▸ What you have to do:
Which lines below contain the word "else"? Copy each one.
============
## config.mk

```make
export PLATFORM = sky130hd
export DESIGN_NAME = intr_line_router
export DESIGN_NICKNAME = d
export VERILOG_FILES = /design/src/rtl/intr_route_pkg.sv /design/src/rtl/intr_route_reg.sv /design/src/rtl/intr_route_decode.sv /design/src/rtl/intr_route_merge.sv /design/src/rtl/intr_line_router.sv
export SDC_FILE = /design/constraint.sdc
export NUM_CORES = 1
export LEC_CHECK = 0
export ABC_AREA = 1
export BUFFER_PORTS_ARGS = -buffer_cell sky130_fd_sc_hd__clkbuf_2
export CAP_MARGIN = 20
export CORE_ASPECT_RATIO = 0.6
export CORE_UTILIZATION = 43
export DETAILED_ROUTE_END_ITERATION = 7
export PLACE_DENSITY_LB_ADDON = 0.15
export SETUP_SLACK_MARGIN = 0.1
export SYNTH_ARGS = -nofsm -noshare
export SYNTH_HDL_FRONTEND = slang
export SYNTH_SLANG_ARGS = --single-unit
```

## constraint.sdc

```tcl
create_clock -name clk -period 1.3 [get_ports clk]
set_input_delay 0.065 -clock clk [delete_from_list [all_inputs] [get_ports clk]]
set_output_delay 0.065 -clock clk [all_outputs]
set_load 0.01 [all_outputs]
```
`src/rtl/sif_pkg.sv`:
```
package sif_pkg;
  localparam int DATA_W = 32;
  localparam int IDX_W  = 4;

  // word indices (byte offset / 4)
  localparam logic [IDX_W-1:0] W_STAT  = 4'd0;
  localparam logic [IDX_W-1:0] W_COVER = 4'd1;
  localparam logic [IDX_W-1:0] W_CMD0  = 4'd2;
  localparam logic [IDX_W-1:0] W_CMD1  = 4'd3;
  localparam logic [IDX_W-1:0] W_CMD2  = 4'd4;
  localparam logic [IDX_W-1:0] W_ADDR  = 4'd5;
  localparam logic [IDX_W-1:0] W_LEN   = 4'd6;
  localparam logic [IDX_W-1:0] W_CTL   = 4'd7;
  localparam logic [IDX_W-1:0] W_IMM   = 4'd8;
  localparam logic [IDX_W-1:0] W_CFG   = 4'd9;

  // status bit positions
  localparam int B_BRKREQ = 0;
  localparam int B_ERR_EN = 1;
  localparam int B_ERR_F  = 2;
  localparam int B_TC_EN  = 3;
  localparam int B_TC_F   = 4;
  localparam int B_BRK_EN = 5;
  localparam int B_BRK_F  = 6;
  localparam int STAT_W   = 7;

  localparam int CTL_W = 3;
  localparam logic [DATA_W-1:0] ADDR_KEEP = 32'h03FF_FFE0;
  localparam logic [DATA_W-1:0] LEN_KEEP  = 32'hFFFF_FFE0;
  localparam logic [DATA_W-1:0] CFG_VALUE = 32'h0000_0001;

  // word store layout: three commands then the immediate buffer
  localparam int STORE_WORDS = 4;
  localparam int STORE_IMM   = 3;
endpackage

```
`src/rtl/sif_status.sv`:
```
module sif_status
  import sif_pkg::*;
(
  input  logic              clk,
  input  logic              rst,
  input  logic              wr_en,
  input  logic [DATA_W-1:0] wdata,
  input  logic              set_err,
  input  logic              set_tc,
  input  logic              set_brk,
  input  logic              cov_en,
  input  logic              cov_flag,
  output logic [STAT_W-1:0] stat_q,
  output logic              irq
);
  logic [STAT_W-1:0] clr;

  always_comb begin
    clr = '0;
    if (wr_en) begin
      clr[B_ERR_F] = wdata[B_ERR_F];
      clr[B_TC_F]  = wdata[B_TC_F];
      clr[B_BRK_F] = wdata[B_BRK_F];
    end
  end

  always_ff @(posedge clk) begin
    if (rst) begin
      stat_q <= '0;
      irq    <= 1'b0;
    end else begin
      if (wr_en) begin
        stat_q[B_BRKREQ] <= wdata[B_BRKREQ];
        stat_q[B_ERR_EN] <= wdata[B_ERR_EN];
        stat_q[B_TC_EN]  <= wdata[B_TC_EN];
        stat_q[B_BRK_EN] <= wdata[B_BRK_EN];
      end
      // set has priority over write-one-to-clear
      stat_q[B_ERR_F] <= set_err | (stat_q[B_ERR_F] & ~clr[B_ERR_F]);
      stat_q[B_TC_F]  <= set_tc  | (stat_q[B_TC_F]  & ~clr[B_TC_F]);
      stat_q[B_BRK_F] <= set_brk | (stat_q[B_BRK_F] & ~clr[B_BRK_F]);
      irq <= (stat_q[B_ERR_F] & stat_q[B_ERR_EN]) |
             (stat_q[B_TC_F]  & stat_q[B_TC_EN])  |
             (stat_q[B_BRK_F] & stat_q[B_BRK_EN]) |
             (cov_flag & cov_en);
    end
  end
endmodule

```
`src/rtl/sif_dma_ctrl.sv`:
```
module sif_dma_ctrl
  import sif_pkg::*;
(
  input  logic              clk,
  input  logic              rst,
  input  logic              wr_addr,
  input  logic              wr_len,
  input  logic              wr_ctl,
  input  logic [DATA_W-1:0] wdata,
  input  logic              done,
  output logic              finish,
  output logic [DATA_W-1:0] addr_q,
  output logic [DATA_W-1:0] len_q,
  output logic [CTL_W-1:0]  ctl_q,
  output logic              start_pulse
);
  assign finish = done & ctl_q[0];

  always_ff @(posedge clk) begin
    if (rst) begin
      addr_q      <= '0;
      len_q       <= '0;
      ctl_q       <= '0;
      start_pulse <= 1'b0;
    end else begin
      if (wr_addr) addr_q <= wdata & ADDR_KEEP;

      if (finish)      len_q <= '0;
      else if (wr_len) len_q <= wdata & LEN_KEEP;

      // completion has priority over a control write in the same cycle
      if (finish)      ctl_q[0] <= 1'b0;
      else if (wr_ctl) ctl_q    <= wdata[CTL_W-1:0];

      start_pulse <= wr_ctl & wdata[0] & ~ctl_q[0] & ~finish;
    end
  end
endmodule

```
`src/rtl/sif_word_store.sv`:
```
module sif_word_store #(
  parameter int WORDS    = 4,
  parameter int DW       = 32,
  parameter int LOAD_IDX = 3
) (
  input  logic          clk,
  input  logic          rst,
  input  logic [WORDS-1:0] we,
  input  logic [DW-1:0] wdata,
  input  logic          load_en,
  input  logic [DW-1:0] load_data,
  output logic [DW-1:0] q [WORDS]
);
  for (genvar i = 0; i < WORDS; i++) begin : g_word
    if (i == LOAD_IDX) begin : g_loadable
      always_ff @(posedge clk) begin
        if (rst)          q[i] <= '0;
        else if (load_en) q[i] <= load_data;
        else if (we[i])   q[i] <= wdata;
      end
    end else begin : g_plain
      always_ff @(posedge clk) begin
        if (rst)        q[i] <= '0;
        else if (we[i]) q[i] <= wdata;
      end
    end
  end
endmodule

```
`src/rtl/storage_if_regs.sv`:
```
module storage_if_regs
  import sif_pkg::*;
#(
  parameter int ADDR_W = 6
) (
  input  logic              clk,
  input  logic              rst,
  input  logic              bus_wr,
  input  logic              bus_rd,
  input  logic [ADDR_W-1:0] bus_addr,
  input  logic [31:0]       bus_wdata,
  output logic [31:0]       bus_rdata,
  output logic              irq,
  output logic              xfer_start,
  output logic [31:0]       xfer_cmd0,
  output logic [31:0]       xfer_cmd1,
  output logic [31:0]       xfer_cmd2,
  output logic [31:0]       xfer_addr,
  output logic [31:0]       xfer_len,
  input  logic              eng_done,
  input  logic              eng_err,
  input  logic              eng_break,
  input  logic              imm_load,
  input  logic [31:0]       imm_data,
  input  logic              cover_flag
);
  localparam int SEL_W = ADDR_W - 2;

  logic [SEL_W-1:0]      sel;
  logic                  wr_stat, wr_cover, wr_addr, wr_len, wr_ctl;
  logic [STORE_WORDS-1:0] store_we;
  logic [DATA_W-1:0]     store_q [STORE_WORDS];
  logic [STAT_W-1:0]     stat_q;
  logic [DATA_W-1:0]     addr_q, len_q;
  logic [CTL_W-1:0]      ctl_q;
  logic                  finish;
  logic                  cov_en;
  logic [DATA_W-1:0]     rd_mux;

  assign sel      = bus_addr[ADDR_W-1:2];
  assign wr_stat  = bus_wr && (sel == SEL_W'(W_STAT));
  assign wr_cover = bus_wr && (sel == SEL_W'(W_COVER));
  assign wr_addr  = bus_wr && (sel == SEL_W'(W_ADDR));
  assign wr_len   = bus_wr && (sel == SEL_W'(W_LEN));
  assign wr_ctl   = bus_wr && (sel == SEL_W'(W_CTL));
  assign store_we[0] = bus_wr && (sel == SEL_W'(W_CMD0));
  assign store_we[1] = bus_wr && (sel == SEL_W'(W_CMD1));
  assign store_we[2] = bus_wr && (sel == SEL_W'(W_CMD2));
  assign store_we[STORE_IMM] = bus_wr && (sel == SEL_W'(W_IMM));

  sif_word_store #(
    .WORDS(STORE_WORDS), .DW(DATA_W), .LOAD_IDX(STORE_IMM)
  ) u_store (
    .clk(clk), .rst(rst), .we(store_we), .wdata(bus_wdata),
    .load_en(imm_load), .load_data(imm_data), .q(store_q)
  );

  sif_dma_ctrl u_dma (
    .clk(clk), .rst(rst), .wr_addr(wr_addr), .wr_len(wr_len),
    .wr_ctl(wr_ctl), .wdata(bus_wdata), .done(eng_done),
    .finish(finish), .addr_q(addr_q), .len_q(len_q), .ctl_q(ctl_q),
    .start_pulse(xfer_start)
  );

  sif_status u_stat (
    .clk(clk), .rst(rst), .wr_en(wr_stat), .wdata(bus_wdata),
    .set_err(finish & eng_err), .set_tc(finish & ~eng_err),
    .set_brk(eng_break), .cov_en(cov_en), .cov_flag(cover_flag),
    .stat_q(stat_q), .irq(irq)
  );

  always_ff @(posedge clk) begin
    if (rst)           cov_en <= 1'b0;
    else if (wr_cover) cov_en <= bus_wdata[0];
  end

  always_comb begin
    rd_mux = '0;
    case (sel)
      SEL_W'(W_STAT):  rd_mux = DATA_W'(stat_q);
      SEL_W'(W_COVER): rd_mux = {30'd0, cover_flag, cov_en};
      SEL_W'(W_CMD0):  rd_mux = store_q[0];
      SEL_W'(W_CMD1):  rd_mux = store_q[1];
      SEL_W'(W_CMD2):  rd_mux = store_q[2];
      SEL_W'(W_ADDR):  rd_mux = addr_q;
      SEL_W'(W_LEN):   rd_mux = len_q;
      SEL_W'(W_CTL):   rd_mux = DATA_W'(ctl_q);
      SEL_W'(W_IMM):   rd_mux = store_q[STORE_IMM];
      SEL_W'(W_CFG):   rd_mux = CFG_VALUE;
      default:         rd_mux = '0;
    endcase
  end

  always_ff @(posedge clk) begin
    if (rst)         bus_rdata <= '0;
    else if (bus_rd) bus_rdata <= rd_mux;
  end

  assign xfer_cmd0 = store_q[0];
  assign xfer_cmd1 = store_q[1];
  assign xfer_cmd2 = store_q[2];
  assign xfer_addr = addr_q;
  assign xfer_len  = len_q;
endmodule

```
============
▸ Expected answer:
    end else begin
    end else begin
      else if (wr_len) len_q <= wdata & LEN_KEEP;
      else if (wr_ctl) ctl_q    <= wdata[CTL_W-1:0];
        else if (load_en) q[i] <= load_data;
        else if (we[i])   q[i] <= wdata;
    end else begin : g_plain
        else if (we[i]) q[i] <= wdata;
    else if (wr_cover) cov_en <= bus_wdata[0];
    else if (bus_rd) bus_rdata <= rd_mux;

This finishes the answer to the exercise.